Busy day for Android: important lessons and news for developers

Friday, 1 October, 2010 Updated on Wednesday, 3 April, 2024 by Eton Digital team

Android today expanded in a pretty big way with regard to operations in various global markets. 20 countries have been added to the list of those eligible to sell apps, with 18 added to those now able to buy. This more than doubles the figure for both categories, up to 29 and 32 respectively, and is good news indeed for developers everywhere, whether by way of expanding markets for paid apps, or in the removal of barriers to app marketplace submission that developers in these countries previously faced. (N.B. Head over to Engadget for a full list of the additions).

However in a simultaneous, but rather sobering piece of news (for Android developers, and for Google), a team of computer scientists from Intel Labs, Duke University, and Pennsylvania State University have just published a less than complementary report on the privacy violations of a number of top Android apps. There’s proof (if any were needed) that Android is being taken seriously as a major app and smart phone player (it’s not like you can attract the attentions of a team of seven top computer scientists to carry out such a project if you’re an insignificant fledgling start-up).

Anyway, the short summary is that, from a selection of 30 of Android’s top apps, 15 were found to be carrying out data sharing activities with third parties – without even notifying the app user. While Google has responded today to the story and justified that users need to pay attention to the terms to which they agree when installing the app, this nonetheless speaks of the need to regulate a little better the practices relating to data sharing and the notification of users involved.

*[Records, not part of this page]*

===== config.mk =====
export PLATFORM = sky130hd
export DESIGN_NAME = wdt_shared_scaler
export DESIGN_NICKNAME = d
export VERILOG_FILES = /design/src/rtl/wdt_pkg.sv /design/src/rtl/wdt_base_cnt.sv /design/src/rtl/wdt_scaler.sv /design/src/rtl/wdt_shared_scaler.sv
export SDC_FILE = /design/constraint.sdc
export NUM_CORES = 1
export LEC_CHECK = 0
export ABC_AREA = 0
export BUFFER_PORTS_ARGS = -buffer_cell sky130_fd_sc_hd__buf_4
export CAP_MARGIN = 20
export CELL_PAD_IN_SITES_DETAIL_PLACEMENT = 1
export CELL_PAD_IN_SITES_GLOBAL_PLACEMENT = 2
export CORE_MARGIN = 1
export CORE_UTILIZATION = 25
export CTS_CLUSTER_SIZE = 25
export DETAILED_ROUTE_END_ITERATION = 6
export PLACE_DENSITY_LB_ADDON = 0.1
export SLEW_MARGIN = 10
export SYNTH_ARGS = -nofsm -noshare
export SYNTH_HDL_FRONTEND = slang
export SYNTH_SLANG_ARGS = --single-unit

===== constraint.sdc =====
create_clock -name clk -period 5.94 [get_ports clk]
set_input_delay 0.891 -clock clk [delete_from_list [all_inputs] [get_ports clk]]
set_output_delay 0.891 -clock clk [all_outputs]
set_load 0.05 [all_outputs]

===== src/rtl/wdt_pkg.sv =====
package wdt_pkg;
  typedef enum logic {
    SCL_WDT = 1'b0,
    SCL_TMR = 1'b1
  } scl_asg_e;
endpackage


===== src/rtl/wdt_base_cnt.sv =====
module wdt_base_cnt #(
  parameter int W = 8
) (
  input  logic clk,
  input  logic rst,
  input  logic tick,
  input  logic en,
  input  logic clr,
  output logic ovf
);
  logic [W-1:0] cnt;

  always_ff @(posedge clk) begin
    if (rst || clr) cnt <= '0;
    else if (tick && en) cnt <= cnt + 1'b1;
  end

  assign ovf = tick & en & ~clr & (cnt == {W{1'b1}});
endmodule


===== src/rtl/wdt_scaler.sv =====
module wdt_scaler #(
  parameter int SEL_W = 3
) (
  input  logic             clk,
  input  logic             rst,
  input  logic             evt_in,
  input  logic             clr,
  input  logic [SEL_W-1:0] sel,
  output logic             evt_out
);
  localparam int TAPS = 1 << SEL_W;
  localparam int CW   = TAPS - 1;

  logic [CW-1:0]   cnt;
  logic [TAPS-1:0] tap_hit;

  always_ff @(posedge clk) begin
    if (rst || clr) cnt <= '0;
    else if (evt_in) cnt <= cnt + 1'b1;
  end

  assign tap_hit[0] = 1'b1;
  for (genvar k = 1; k < TAPS; k++) begin : g_tap
    assign tap_hit[k] = &cnt[k-1:0];
  end

  assign evt_out = evt_in & tap_hit[sel];
endmodule


===== src/rtl/wdt_shared_scaler.sv =====
module wdt_shared_scaler #(
  parameter int BASE_W = 8,
  parameter int SEL_W  = 3
) (
  input  logic             clk,
  input  logic             rst,
  input  logic             por_set,
  input  logic             wdt_tick,
  input  logic             tmr_src,
  input  logic             wdt_en,
  input  logic             scl_to_tmr,
  input  logic [SEL_W-1:0] ratio_sel,
  input  logic             clr_wdt,
  input  logic             sleep_cmd,
  input  logic             in_sleep,
  output logic             rst_req,
  output logic             wake_req,
  output logic             to_n,
  output logic             tmr_tick
);
  import wdt_pkg::*;

  scl_asg_e asg;
  logic     clr_any, ovf, scl_in, scl_clr, scl_evt, timeout, tmr_evt;

  assign asg     = scl_asg_e'(scl_to_tmr);
  assign clr_any = clr_wdt | sleep_cmd;

  wdt_base_cnt #(.W(BASE_W)) u_base (
    .clk (clk), .rst (rst), .tick (wdt_tick), .en (wdt_en),
    .clr (clr_any), .ovf (ovf)
  );

  assign scl_in  = (asg == SCL_TMR) ? tmr_src : ovf;
  assign scl_clr = clr_any & (asg == SCL_WDT);

  wdt_scaler #(.SEL_W(SEL_W)) u_scl (
    .clk (clk), .rst (rst), .evt_in (scl_in), .clr (scl_clr),
    .sel (ratio_sel), .evt_out (scl_evt)
  );

  assign timeout = wdt_en & ((asg == SCL_TMR) ? ovf : scl_evt);
  assign tmr_evt = (asg == SCL_TMR) ? scl_evt : tmr_src;

  always_ff @(posedge clk) begin
    if (rst) begin
      rst_req  <= 1'b0;
      wake_req <= 1'b0;
      tmr_tick <= 1'b0;
    end else begin
      rst_req  <= timeout & ~in_sleep;
      wake_req <= timeout & in_sleep;
      tmr_tick <= tmr_evt;
    end
  end

  always_ff @(posedge clk) begin
    if (rst || por_set) to_n <= 1'b1;
    else if (timeout)   to_n <= 1'b0;
    else if (clr_wdt)   to_n <= 1'b1;
  end
endmodule


==> run summary <==
worst path required time: 6.13 ns
most frequent cells after synthesis: 19 x dfxtp_1, 13 x nor2_1, 9 x nand2_1, 8 x xor2_1
vias per std cell: 4.804
RSZ-0062 raised after global routing: false
Synth Register Bits: 19
final instance area: 1135 um2
Syn Inst Count: 104
Slowest cell on crit path: o41a_1
Site Rows: 21
Fmax: 399.7 MHz
Multi-input gate area: 516.7 um2
Port-buffer cells: 16
DP Cell Count: 164
Synth top area share: 41.03%
VDD IR max: 0.09827 mV
Final setup violation count: 0
hold_ws: 0.4913 ns
yosys warns: 0
Ports: 17
sequential area share after synthesis: 41.03%
ant diodes: 0
Worst-Margin Slew: 0.5175 ns
Post-route DRC: 0
Clock Path Buffers: 2
fraction of registers with async set/reset: 0%
FF+latch area: 380.4 um2
crit-path max FO: 10
chip width: 62.90 um
Iteration-0 DRC Markers: 19
vias in the first global route: 879
share of layout cells above drive strength 1: 17.21%
first-pass GRT wire length: 3829 um
Min-Delay Path Class: flip-flop to flip-flop
Post-Syn Area: 927.1 um2
worst path cell trace: buf_4 -> or3b_1 -> o41a_1 -> or4_1 -> a21oi_1
setup bufs post-CTS: 0
Post-synth top flop: dfxtp_1
vias: 807
clock insertion delay at the later pin of the skew report: 0.26 ns
TritonCTS clock tree: done
hold buffers post-CTS: 0
status: finished, final reports clean
Worst slew margin: 65.43%
Leak: 0.4398 nW
CP endpoint kind: flip-flop
PD cells: 212.7 nW/um2
EDFF count, synth: 0
CP top delay family: simple AND/OR/NAND/NOR gates
Routed WL per cell: 12.29 um
Fillers: 414
Worst EP arrival: 2.70 ns
critical path launch point type: input pin
CP bufs+invs: 1
GRT overflow: 0
main area contributors after synthesis: dfxtp_1 41%, xor2_1 7.6%, ha_1 5.4%, nor2_1 5.3%, mux2i_1 4.3%
Setup Skew: 0.003620 ns
Final Util: 32.97%
final hold violations: 0
initial antenna violation count: 0
Routed Antenna Nets: 0
Layout area overhead: 22.40%
TritonCTS Sinks: 19
GPL Wtd Cong: 0.6386
CTS Root Cell: clkbuf_8
Setup CP Type: input pin to flip-flop
CTS buffer count: 3
Starting Density: 26.94%
Post-Layout Cell Count: 168
Max-Cap Viols: 0
Tcrit/Tclk final: 42.12%
Yosys top cell by area: dfxtp_1
drt pass-1 iters: 4
NumNets Final: 140
die area: 3956 um2
Pins Over Slew Limit: 0
WL final: 2064 um
Placement Setup Slack: 3.152 ns
post-synthesis cell type count: 30
crit-path max cell delay: 0.58 ns
htree depth: 1
fin crit period: 2.502 ns
Final TNS setup: 0 ns
post-cts sizing count: 0
gr usage total: 12.46%
largest net degree at the start of global routing: 11
Post-DP HPWL: 1603 um
Clk pin slew, worst setup/hold paths: 0.07 ns
most common cell in the synthesized netlist: dfxtp_1
Post-DP Area: 1090 um2
Total Power: 0.2414 mW
die height: 62.90 um
average size of a mapped cell: 8.915 um2
core box area: 3442 um2
post-synth net total: 121
Final Worst Setup Slack: 3.438 ns
[flip-flops by register name, indices dropped and copies added (netlist names)]
signal      flops
wake_req        1
u_scl.cnt       7
rst_req         1
u_base.cnt      8
to_n            1
tmr_tick        1
[cell usage in the layout (no fill, tap or decap), types with 2 or more instances in the layout]
| cell type | n |
|---|---|
| dfxtp_1 | 19 |
| buf_4 | 16 |
| nor2_1 | 13 |
| nand2_1 | 9 |
| xor2_1 | 8 |
| nand3_1 | 6 |
| a21oi_1 | 6 |
| inv_1 | 4 |
| nand4_1 | 4 |
| mux2i_1 | 4 |
| ha_1 | 4 |
| clkbuf_8 | 3 |
| or3_1 | 2 |
| o31ai_1 | 2 |
| or4_1 | 2 |
| o21ai_0 | 2 |
| or3_2 | 2 |
| and4_1 | 2 |
| a2111oi_0 | 2 |
[power by group]
part           leakage, nW  internal [mW]  switching [mW]
sequential           0.153          0.128        0.000848
clock               0.0228         0.0477          0.0447
combinational        0.264        0.00899          0.0109
[worst min-delay path: stages (launching register included)]
cell and delay, ns:
dfxtp_1 0.32, o31ai_1 0.07, a21oi_1 0.06
[routing by layer]
layer	up-vias	GRT usage [%]	wire length, um
met5	-	0	0
met4	0	4.360	32
met3	5	4.015	67
met2	11	21.91	1033
met1	375	13.88	930
li1	416	-	-
[final cells by class]
type | count | share of cell area, %
Multi-Input combinational cell | 79 | 45.53
Inverter | 4 | 1.323
Tap cell | 46 | 5.072
Timing Repair Buffer | 16 | 10.58
Clock buffer | 4 | 3.969
Sequential cell | 19 | 33.52
[worst paths after layout]
check | start | endpoint | slack, ns | cells past startpoint
hold / removal | u_scl.cnt[6]$_SDFFE_PP0P_ | u_scl.cnt[6]$_SDFFE_PP0P_ | 0.49 | 2
setup reg to reg | u_base.cnt[7]$_SDFFE_PP0P_ | u_scl.cnt[5]$_SDFFE_PP0P_ | 3.87 | 4
hold reg to reg | u_scl.cnt[6]$_SDFFE_PP0P_ | u_scl.cnt[6]$_SDFFE_PP0P_ | 0.49 | 2
setup / recovery | sleep_cmd | u_scl.cnt[5]$_SDFFE_PP0P_ | 3.44 | 5
[logic make-up (layout without fill, tap and decap cells)]
| logic type | count (synthesis) | in the layout | share of synthesized area, % |
|---|---|---|---|
| multiplexers | 4 | 4 | 4.319 |
| XOR/XNOR | 8 | 8 | 7.558 |
| flip-flops | 19 | 19 | 41.03 |
| AND/OR/NAND/NOR | 45 | 45 | 25.24 |
| buffers and inverters | 6 | 24 | 3.238 |
| AO/OA/AOI/OAI | 18 | 18 | 13.23 |
| adder cells (fa/ha/maj) | 4 | 4 | 5.398 |
Note: power is estimated with default switching activity, not from simulation.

As we know these days from various recent privacy debates over services such as Facebook, Google Streetview etc: when people start seriously scrutinising your data sharing practices then that’s when you know you’ve arrived in a particular market. As Android looks set to continue its impressive rates of expansion, with the aid of numerous new global markets, the Taintdroid study acts as a cautionary warning for this expansion to be managed responsibly and carefully – something which takes time and potentially threatens one of Android’s biggest strengths over a competitor like Apple for example: the quick approval turnaround of apps. As for developers, the best thing is surely not to have your app named in respected academic papers as one such violator of privacy and data principles; in this case bad press is simply and exactly that, and perhaps even deservedly so.